IRS tax refunds are late for millions of Americans. The National Taxpayer Advocate’s annual report released on June 29 showed that 35 million tax returns were still being held for manual reviews.

The report indicated that most of the backlog is due to the COVID-19 pandemic restricting employee access to IRS facilities, meaning IRS employees were working from home. The combination of the shutdown, three rounds of stimulus payments, challenges with paper-filed returns and the tasks related to implementing new tax laws and credits created a “perfect storm,” according to a National Taxpayer Advocate review of the 2021 filing season to Congress.

The IRS is open again and currently processing mail, tax returns, payments, refunds and correspondence, but limited resources continue to cause delays. The IRS said it’s also taking more time for 2020 tax returns that need review, such as determining recovery rebate credit amounts for the first and second stimulus checks — or figuring earned income tax credit and additional child tax credit amounts.

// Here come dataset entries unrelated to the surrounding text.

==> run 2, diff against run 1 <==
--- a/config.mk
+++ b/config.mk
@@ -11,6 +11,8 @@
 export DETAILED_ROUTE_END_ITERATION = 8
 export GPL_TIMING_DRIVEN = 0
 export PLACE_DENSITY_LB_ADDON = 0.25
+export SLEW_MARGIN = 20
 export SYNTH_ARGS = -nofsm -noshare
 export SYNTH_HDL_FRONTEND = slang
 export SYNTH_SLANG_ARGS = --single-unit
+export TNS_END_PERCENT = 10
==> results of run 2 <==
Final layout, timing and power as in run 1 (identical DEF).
--- src/rtl/pwm_breathe_multi.sv ---
// N-channel PWM LED driver with per-channel triangle breathing.
// All timing is derived from clock-enable ticks in the clk domain; duty values
// are latched only at the PWM period boundary so outputs never glitch mid-period.
module pwm_breathe_multi #(
    parameter int CHANNELS   = 6,
    parameter int PWM_W      = 8,
    parameter int PRESCALE   = 105,
    parameter int STEP_DIV   = 52734,
    parameter int STEP       = 1,
    parameter bit ACTIVE_LOW = 1'b0
) (
    input  logic                clk,
    input  logic                rst_n,
    input  logic                en,
    input  logic [1:0]          mode,
    input  logic [PWM_W-1:0]    static_duty,
    output logic [CHANNELS-1:0] led,
    output logic                period_tick
);

    localparam logic [1:0] MODE_OFF     = 2'b00;
    localparam logic [1:0] MODE_STATIC  = 2'b01;
    localparam logic [1:0] MODE_BREATHE = 2'b10;

    localparam int PS_W = (PRESCALE > 1) ? $clog2(PRESCALE) : 1;
    localparam int SD_W = (STEP_DIV > 1) ? $clog2(STEP_DIV) : 1;
    localparam logic [PS_W-1:0]  PS_LAST = PS_W'(PRESCALE - 1);
    localparam logic [SD_W-1:0]  SD_LAST = SD_W'(STEP_DIV - 1);
    localparam logic [PWM_W-1:0] PWM_MAX = {PWM_W{1'b1}};
    localparam logic [PWM_W:0]   STEP_V  = (PWM_W + 1)'(STEP);

    logic [PS_W-1:0]  presc_q, presc_d;
    logic [PWM_W-1:0] pwm_cnt_q, pwm_cnt_d;
    logic [SD_W-1:0]  step_cnt_q, step_cnt_d;
    logic [1:0]       mode_q, mode_d;
    logic             period_tick_q;

    logic tick;
    logic boundary;
    logic breathing;
    logic step;

    // Shared strobes: PWM tick, period boundary and breathing phase step
    always_comb begin
        tick      = en && (presc_q == PS_LAST);
        boundary  = tick && (pwm_cnt_q == PWM_MAX);
        breathing = en && (mode_q == MODE_BREATHE);
        step      = breathing && (step_cnt_q == SD_LAST);
    end

    // Next state of the shared counters; en=0 parks everything at zero
    always_comb begin
        presc_d    = presc_q;
        pwm_cnt_d  = pwm_cnt_q;
        step_cnt_d = step_cnt_q;
        mode_d     = mode_q;
        if (!en) begin
            presc_d    = '0;
            pwm_cnt_d  = '0;
            step_cnt_d = '0;
        end else begin
            presc_d = tick ? '0 : presc_q + 1'b1;
            if (tick) begin
                pwm_cnt_d = pwm_cnt_q + 1'b1;
            end
            if (boundary) begin
                mode_d = mode;
            end
            if (breathing) begin
                step_cnt_d = step ? '0 : step_cnt_q + 1'b1;
            end
        end
    end

    // Shared counter and strobe registers
    always_ff @(posedge clk or negedge rst_n) begin
        if (!rst_n) begin
            presc_q       <= '0;
            pwm_cnt_q     <= '0;
            step_cnt_q    <= '0;
            mode_q        <= MODE_OFF;
            period_tick_q <= 1'b0;
        end else begin
            presc_q       <= presc_d;
            pwm_cnt_q     <= pwm_cnt_d;
            step_cnt_q    <= step_cnt_d;
            mode_q        <= mode_d;
            period_tick_q <= boundary;
        end
    end

    assign period_tick = period_tick_q;

    genvar gi;
    generate
        for (gi = 0; gi < CHANNELS; gi++) begin : g_ch
            // Phases start evenly spread over the full up/down cycle
            localparam logic [PWM_W:0] PH_INIT =
                (PWM_W + 1)'((gi * (1 << (PWM_W + 1))) / CHANNELS);

            logic [PWM_W:0]   ph_q;
            logic [PWM_W-1:0] duty_sh_q;
            logic [PWM_W-1:0] duty_next;
            logic             on;
            logic             led_q;

            // Duty this channel would adopt at the next boundary (MSB of phase = falling half)
            always_comb begin
                duty_next = '0;
                case (mode)
                    MODE_STATIC:  duty_next = static_duty;
                    MODE_BREATHE: duty_next = ph_q[PWM_W] ? ~ph_q[PWM_W-1:0] : ph_q[PWM_W-1:0];
                    default:      duty_next = '0;
                endcase
            end

            // Compare: MAX forces always-on so full brightness has no dark tick
            always_comb begin
                on = (duty_sh_q == PWM_MAX) || (pwm_cnt_q < duty_sh_q);
            end

            // Phase accumulator; holds whenever breathing is paused
            always_ff @(posedge clk or negedge rst_n) begin
                if (!rst_n) begin
                    ph_q <= PH_INIT;
                end else if (step) begin
                    ph_q <= ph_q + STEP_V;
                end
            end

            // Shadow duty, updated only at the period boundary
            always_ff @(posedge clk or negedge rst_n) begin
                if (!rst_n) begin
                    duty_sh_q <= '0;
                end else if (!en) begin
                    duty_sh_q <= '0;
                end else if (boundary) begin
                    duty_sh_q <= duty_next;
                end
            end

            // Registered LED output with optional inversion
            always_ff @(posedge clk or negedge rst_n) begin
                if (!rst_n) begin
                    led_q <= ACTIVE_LOW;
                end else if (!en) begin
                    led_q <= ACTIVE_LOW;
                end else begin
                    led_q <= on ^ ACTIVE_LOW;
                end
            end

            assign led[gi] = led_q;
        end
    endgenerate

endmodule

--- config.mk ---
export PLATFORM = sky130hd
export DESIGN_NAME = pwm_breathe_multi
export DESIGN_NICKNAME = d
export VERILOG_FILES = /design/src/rtl/pwm_breathe_multi.sv
export SDC_FILE = /design/constraint.sdc
export NUM_CORES = 1
export LEC_CHECK = 0
export CELL_PAD_IN_SITES_DETAIL_PLACEMENT = 1
export CELL_PAD_IN_SITES_GLOBAL_PLACEMENT = 1
export CORE_UTILIZATION = 40
export CTS_CLUSTER_SIZE = 12
export DETAILED_ROUTE_END_ITERATION = 6
export HOLD_SLACK_MARGIN = 0.06
export PLACE_DENSITY = 0.65
export SETUP_SLACK_MARGIN = 0.1
export SYNTH_ARGS = -nofsm -noshare
export SYNTH_HDL_FRONTEND = slang
export SYNTH_SLANG_ARGS = --single-unit
export TNS_END_PERCENT = 30
--- constraint.sdc ---
create_clock -name clk -period 3.4 [get_ports clk]
set_input_delay 0.68 -clock clk [delete_from_list [all_inputs] [get_ports clk]]
set_output_delay 0.68 -clock clk [all_outputs]
set_load 0.005 [all_outputs]
---- Word level (Yosys, flattened, before mapping) ----
Index checks and enable logic that the tools add are counted.
cells by class
  equality and inequality tests ........... 15
  reductions and logical operators ........ 11
  order comparisons ....................... 6
  multiplexer cells ....................... 37
  bitwise logic cells ..................... 6
  multiply operators ...................... 0
  shift-type cells ........................ 0
  add/sub/neg operators ................... 9
  divide/modulo/power cells ............... 0
operator list
  operator               number
  $mux 8                 20
  $pmux 8 s2             6
  $eq 8x8->1 const B     7
  $add 9x1->9 const B    6
  $lt 8x8->1             6
  $mux 16                3
  $not 8->8              6
  $add 16x1->16 const B  1
  $eq 16x16->1 const B   1
  $mux 7                 2
  $add 8x1->8 const B    1
  $add 7x1->7 const B    1
  $eq 7x7->1 const B     1
  $logic_or 1x1->1       6
  $mux 1                 6
  $ne 2x1->1 const B     3
  $eq 2x2->1 const B     2
  $logic_and 1x1->1      4
  $eq 2x1->1 const B     1
  $reduce_and 2->1       1
storage, ports and cells
  input bits .............................. 13
  latch bits .............................. 0
  output and inout bits ................... 7
  memories ................................ 0
  ROM bits ................................ 0
  RAM bits ................................ 0
  flip-flop bits (word level) ............. 142

---- Longest topological paths before layout ----
Gate-level depths: netlist of run 1.
  word-level depth ........................ 6
  depth in mapped cells ................... 9
  mapped depth without buffers ............ 7

---- Least setup slack after synthesis of run 1 ----
No wires, ideal clock.
  path type ............................... flip-flop to flip-flop
  start ................................... register step_cnt_q[1]
  end ..................................... register g_ch[0].ph_q[3]
  required time ........................... 3.270 ns
  cell stages (with the launch flop) ...... 10
  data arrival time ....................... 1.976 ns
  setup slack ............................. 1.295 ns
  setup time .............................. 0.130 ns
  path through ............................ dfrtp_1 inv_1 ha_1 or3b_1 nor4_4 nor2b_1 buf_4 buf_6 nand4_1 xnor2_1
between the ends
  longest elaborated chain between the ends .. 2
RTL lines
  element                 RTL line  source
  from (decl)             34        logic [SD_W-1:0] step_cnt_q, step_cnt_d;
  from (signal assigned)  86        step_cnt_q <= step_cnt_d;
  $eq 16x16->1            48        step = breathing && (step_cnt_q == SD_LAST);
  $logic_and 1x1->1       48
  to (signal assigned)    127       ph_q <= ph_q + STEP_V;
  to (decl)               101       logic [PWM_W:0] ph_q;
No other way between the ends.
A chain may end at the register's enable or synchronous reset.

---- Worst setup path in the final report of run 1 ----
  start ................................... register step_cnt_q[1]
  end ..................................... register g_ch[3].ph_q[7]
between the ends
  longest elaborated chain between the ends .. 2
RTL lines
  element               RTL line
  $eq 16x16->1          48
  $logic_and 1x1->1     48
  to (signal assigned)  127
  to (decl)             101
No other way between the ends.

==> results.yml, run 1 <==
yosys:
  synthArstFlopShare_pct: 100
  synth_compound_area_share_pct: 14.1
  synth_edf_count: 0
  yosysWarnings: 0
  synth_cell_type_count: 50
  synth_commonest_cells: "dfrtp_1, xor2_1, ha_1, nand2_1, a21oi_1"
  syn_inst: 797
  synth_fa_ha_area_share_pct: 8.55
  yosysMostFrequentCell: "dfrtp_1"
  ys_ff_latch: 142
  synth_top_family_by_area: "simple AND/OR/NAND/NOR gates"
  yosys.area_share.simple_pct: 14.8
  synthesis.area_um2: 8050
  netlist.area_leader.share_pct: 38.2
  syn_nets: 865
  synth_top_area_cell: "dfrtp_1"
  ys.flop_type: "dfrtp_1"
  yosysSeqAreaShare_pct: 44.4
  syn_area_per_cell_um2: 10.1
  synthMuxAreaShare_pct: 0.529
  synth_xor_area_share_pct: 11.9
  synthTopCellsByArea: "dfrtp_1, ha_1, xor2_1"
timing:
  setup_violations: 0
  max_clock_freq_ghz: 0.381
  finClkSkew_ns: 0.0135
  hold_viol: 0
  finalCritPeriodShare_pct: 77.1
  rsz0062_at_grt: "false"
  worstMarginPinSlew_ns: 0.662
  min_period_ns: 2.62
  finalSetupTns_ns: 0
  slew_headroom_pct: 55.9
  final-max-slew-violation-count: 0
global_route:
  antenna_found_initial: 0
  grt_pass1_vias: 6259
  grt_usage_pct: 22.1
  grt_pass1_wl_mm: 34.5
  grt_max_degree: 70
  overflow: 0
job:
  drv_cap: 0
floorplanning:
  io_pins: 20
  die_w_um: 144
  fp.dieH_um: 144
  fp.coreArea_um2: 19600
  start_util_pct: 41.1
  die_area_um2: 20700
  rows: 51
cells_and_area:
  antenna_cells: 0
  syn2layout_area_growth_pct: 12.0
  drive_gt1_share_pct: 9.58
  final_cell_area_um2: 9020
  nNetsFinal: 859
pwr:
  p_leak_nw: 4.08
  irDropWorstVdd_mv: 0.333
  p_total_mw: 3.80
  powerDensity_nw_per_um2: 422
placed_design:
  dp_hpwl_mm: 14.7
  postPlaceCellArea_um2: 8390
  io_buffers: 19
  gp_congestion: 0.807
cts:
  cts_made_buffers: 17
  cts-root-buf: "clkbuf_16"
  clk_path_buf_depth: 2
  worstSkewPairLatency_ns: 0.44
  cts_hold_buf: 0
  cts_resized: 0
  cts_setup_buffers: 0
  cts_tree: "yes"
  clkTransAtPathRegs_ns: 0.07
  cts_num_sinks: 142
  h-tree-depth: 4
route:
  ant_nets: 0
  viasPerCell: 5.49
  drcViolationCount: 0
  drt-pass1-iter-count: 4
  drtIter0Drc: 353
  vias: 5864
  drt_wl_total_mm: 20.7
  wl_per_cell_um: 19.4
critical_path:
  arrival_ns: 2.97
  max_stage_delay_ns: 0.45
  worstPathCellList: "inv_1, ha_1, or3b_1, nor4_4, nand2b_2, nor4_1, xor2_1"
  critPathTopFamily: "simple AND/OR/NAND/NOR gates"
  cp.buffers_inverters: 1
  end_kind: "register"
  cp.required_ns: 3.75
  crit_type: "register to register"
  crit_path_start_kind: "register"
  crit_fanout: 21
  slowest_stage: "nand2b_2"
worst_hold_path:
  hold_class: "input pin to async pin"
status:
  status: "finished, final reports clean"
cells in the final DEF (no fill, tap or decap), drive strengths merged, types with 3 or more instances in the layout:
| master | instances |
|---|---|
| inv | 56 |
| nand4 | 41 |
| or2 | 3 |
| a2111oi | 5 |
| clkdlybuf4s50 | 18 |
| nand2 | 52 |
| dfstp | 19 |
| clkinvlp | 5 |
| o21a | 10 |
| nor4 | 4 |
| nand2b | 9 |
| ha | 55 |
| a221oi | 5 |
| nor2 | 31 |
| clkbuf | 18 |
| and2 | 10 |
| o2bb2ai | 47 |
| o21bai | 5 |
| a21oi | 51 |
| xor2 | 71 |
| a31oi | 8 |
| nand3 | 17 |
| and4 | 4 |
| buf | 11 |
| and3 | 18 |
| nor3 | 18 |
| bufinv | 3 |
| dfrtp | 123 |
| xnor2 | 38 |
| a21o | 8 |
| o21ai | 19 |
final timing paths:
kind | slack [ns] | from | endpoint | cells after the start
setup / recovery | 0.78 | step_cnt_q[1] | g_ch[3].ph_q[7] | 7
hold / removal | 0.21 | rst_n | g_ch[5].ph_q[4] | 1
setup reg to reg | 0.78 | step_cnt_q[1] | g_ch[3].ph_q[7] | 7
hold reg to reg | 0.48 | presc_q[0] | presc_q[0] | 1
max in group asynchronous | 2.40 | rst_n | g_ch[0].duty_sh_q[6] | 2
min in group clk | 0.48 | presc_q[0] | presc_q[0] | 1
layer usage:
layer  part of all wire (%)  track usage [%]  up-vias  routed length [um]
li1                       -                -     2782                   -
met1                     49             30.9     2991               10100
met4                    1.2             6.61        0                 252
met2                     47             35.0       69                9650
met3                    3.4             3.57       22                 701
met5                      0                0        -                   0
layout make-up:
| type | instances | area, um^2 |
|---|---|---|
| Multi-Input combinational cell | 550 | 4020 |
| Inverter | 51 | 191 |
| Timing Repair Buffer | 29 | 279 |
| Fill cell | 2187 | 10600 |
| Sequential cell | 142 | 3580 |
| Clock buffer | 18 | 439 |
| Tap cell | 265 | 332 |
| Clock inverter | 14 | 183 |
sequential cells by signal, indices dropped and copies added, names as in the netlist:
signal / count
g_ch.ph_q: 54
g_ch.duty_sh_q: 48
step_cnt_q: 16
pwm_cnt_q: 8
presc_q: 7
g_ch.led_q: 6
mode_q: 2
period_tick: 1
power breakdown:
part | switching [mW] | internal [mW]
registers | 0.00486 | 1.69
clock network | 0.788 | 1.19
logic | 0.0908 | 0.0348
stage by stage:
step	instances	hold WS, ns	worst slack (ns)	utilization, %
4_1_cts	1069	0.258	0.734	46.0
3_5_place_dp	1037	0.473	0.417	42.8
5_1_grt	1069	0.274	0.501	46.0
2_1_floorplan	797	0.384	1.29	-
6_report	1069	0.212	0.778	46.0
3_3_place_gp	1037	0.466	0.470	42.8
logic make-up after synthesis:
| family | Yosys count |
|---|---|
| xor+xnor | 109 |
| mux | 4 |
| buf+inv | 105 |
| compound gates | 166 |
| simple gates | 216 |
| fa+ha+maj | 55 |
| flops | 142 |
No activity file was read; power rests on OpenSTA's default activity.
==> run 2: changes to the inputs <==
PLACE_DENSITY = 0.67   (was 0.65)
clock period = 2.4 ns   (was 3.4 ns; I/O delays follow)
==> run 2 against run 1 <==
Net effect: combinational power up 60%; non-clock buffer count is 34 higher; clock-buffer cell count grew 4; sequential share of layout area down 2.0 points; clock skew is 0.0020 ns lower; critical endpoint is now g_ch[5].ph_q[5]; highest routed layer unchanged.
==> results.yml, run 2 (synthesized netlist as in run 1, its figures left out) <==
status:
  status: "finished, final reports clean"
pwr:
  internal_power_mw: 4.42
  switching_share_pct: 21.1
  p_total_mw: 5.60
  power_switching_mw: 1.18
  combinationalPowerShare_pct: 3.6
  powerDensity_nw_per_um2: 589
  p_leak_nw: 4.36
  seq_power_share_pct: 43.0
  irDropWorstVdd_mv: 0.618
  power.share.clock_pct: 53.4
cells_and_area:
  final_cell_mix: "dfrtp_1, xor2_1, ha_1"
  drive_gt1_share_pct: 13.7
  layout_commonest_cell: "dfrtp_1"
  final_cell_area_um2: 9510
  largest_reg_flops: 54
  syn2layout_area_growth_pct: 18.1
  reg_top3: "g_ch.ph_q (54), g_ch.duty_sh_q (48), step_cnt_q (16)"
  antenna_cells: 0
  nNetsFinal: 893
  top_register: "g_ch.ph_q"
critical_path:
  crit_fanout: 4
  crit_type: "register to register"
  crit_path_start_kind: "register"
  arrival_ns: 2.62
  cp.required_ns: 2.75
  end_kind: "register"
floorplanning:
  die_area_um2: 20700
  rows: 51
  fp.coreArea_um2: 19600
  start_util_pct: 41.1
  die_w_um: 144
  io_pins: 20
  fp.dieH_um: 144
global_route:
  grt_max_degree: 56
  grt_pass1_vias: 6504
  antenna_found_initial: 0
  overflow: 0
  grt_pass1_wl_mm: 35.3
  grt_usage_pct: 22.8
cts:
  clkTransAtPathRegs_ns: 0.06
  clk_path_buf_depth: 2
  cts_tree: "yes"
  cts_num_sinks: 142
  h-tree-depth: 4
  worstSkewPairLatency_ns: 0.43
  cts-root-buf: "clkbuf_16"
  cts_made_buffers: 17
route:
  drcViolationCount: 0
  drtIter0Drc: 247
  ant_nets: 0
  drt-pass1-iter-count: 5
  viasPerCell: 5.53
  vias: 6098
  drt_wl_total_mm: 22.5
  wl_per_cell_um: 20.4
placed_design:
  io_buffers: 19
  dp_hpwl_mm: 15.0
  gp_congestion: 0.792
  place_ws_ns: -0.0225
  postPlaceCellArea_um2: 8640
timing:
  setup_violations: 0
  min_period_ns: 2.27
  rsz0062_at_grt: "false"
  hold_viol: 0
  finClkSkew_ns: 0.0116
  finalSetupTns_ns: 0
  worstMarginPinSlew_ns: 0.594
  finalCritPeriodShare_pct: 94.7
  slew_headroom_pct: 60.3
  whs_ns: 0.478
  fin_ws_ns: 0.127
  max_clock_freq_ghz: 0.440
  final-max-slew-violation-count: 0
job:
  drv_cap: 0
worst_hold_path:
  hold_class: "register to register"
## run 2: path summary, 6_finish.rpt
check                              start         endpoint  slack (ns)  depth (start not counted)
setup / recovery           step_cnt_q[1]  g_ch[5].ph_q[5]        0.13                         10
hold / removal                presc_q[0]       presc_q[0]        0.48                          1
setup reg to reg           step_cnt_q[1]  g_ch[5].ph_q[5]        0.13                         10
hold reg to reg               presc_q[0]       presc_q[0]        0.48                          1
max in group asynchronous          rst_n  g_ch[3].ph_q[8]        1.06                          3
min in group asynchronous          rst_n    step_cnt_q[2]        0.59                          2
## run 2: timing repair
item / CTS / global route
endpoints found under the setup margin: 16 / 31
hold endpoints to repair: 28 / 0
resized for setup: 2 / 9
gates cloned: 0 / 3
buffers inserted: 0 / 6
hold buffers: 1 / 0
pin swaps: 0 / 2
## run 2: final cells by class
class	instances	area (um^2)
clock buffers	22	484
clock inverters	10	184
fillers	2164	10100
inverters	51	191
multi-input cells	550	4060
flip-flops and latches	142	3580
well taps	265	332
repair buffers	63	681
## run 2: metrics by stage
stage               util (%)  std cells
floorplan                  -        797
global placement        44.1       1061
detailed placement      44.1       1061
CTS                     47.6       1094
global route            48.5       1103
finish                  48.5       1103
## run 2: power groups by stage
| stage | logic, mW | clock network (mW) | registers, mW |
|---|---|---|---|
| CTS | 0.208 | 3.04 | 2.41 |
| global placement | 0.197 | 0 | 2.45 |
| detailed placement | 0.203 | 0 | 2.45 |
| finish | 0.202 | 2.99 | 2.41 |
| global route | 0.224 | 3.12 | 2.41 |
| floorplan | 0.0735 | 0 | 2.45 |
## run 2: critical path, cell delays in order (launching register included)
cell and delay (ns):
dfrtp_1 0.41, inv_2 0.07, ha_1 0.14, or3b_4 0.39, nor4_4 0.21, buf_4 0.19, nor2b_4 0.17, buf_12 0.14
clkbuf_16 0.14, nand4_1 0.12, xnor2_1 0.21
## run 2: layer usage
layer / share of wire [%] / global-route usage [%]
met1: 44 / 28.7
met3: 2.7 / 3.83
met2: 51 / 39.1
met4: 2.4 / 8.23
met5: 0 / 0
==> run 3: changes to the inputs <==
--- a/constraint.sdc
+++ b/constraint.sdc
@@ -3,2 +3,2 @@
 set_output_delay 0.48 -clock clk [all_outputs]
-set_load 0.005 [all_outputs]
+set_load 0.1 [all_outputs]
==> run 3 against run 2 <==
Net effect: routed wire length grew 0.57%; cell count grew 0.18%; worst setup slack got worse by 0.099 ns; sequential power about the same; die area is the same; critical path depth down 1; register-to-register slack got worse by 0.099 ns; combinational power barely moved; final area rose by 0.57%; via count grew 0.64%; clock power increased by 9.0%; critical path type unchanged; largest power group unchanged.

Unfortunately, you won’t be able to speed up your refund by calling and speaking with an IRS employee. During this filing season, the IRS received 167 million calls, which is a new record. However, only 7 percent of those callers actually spoke to a live person, according to the National Taxpayer Advocate. The IRS says, “Our phone and walk-in representatives can only research the status of your refund 21 days after you filed electronically; six weeks after you mailed your paper return.” You can check the status of your refund from the Where’s My Refund page or download the IRS2Go app.

In addition to the IRS backlog, other reasons you income tax refund might be delayed include:

  • Your tax return has errors.
  • It’s incomplete.
  • Your refund is suspected of identity theft or fraud.
  • You filed for the earned income tax credit or additional child tax credit.
  • Your return needs further review.
  • Your return includes Form 8379 (PDF), injured spouse allocation — this could take up to 14 weeks to process.

If the delay is due to a necessary tax correction made to a recovery rebate credit, earned income tax or additional child tax credit claimed on your return, the IRS will send you an explanation. If there’s a problem that needs to be fixed, the IRS will first try to proceed without contacting you. However, if it needs any more information, it will write you a letter.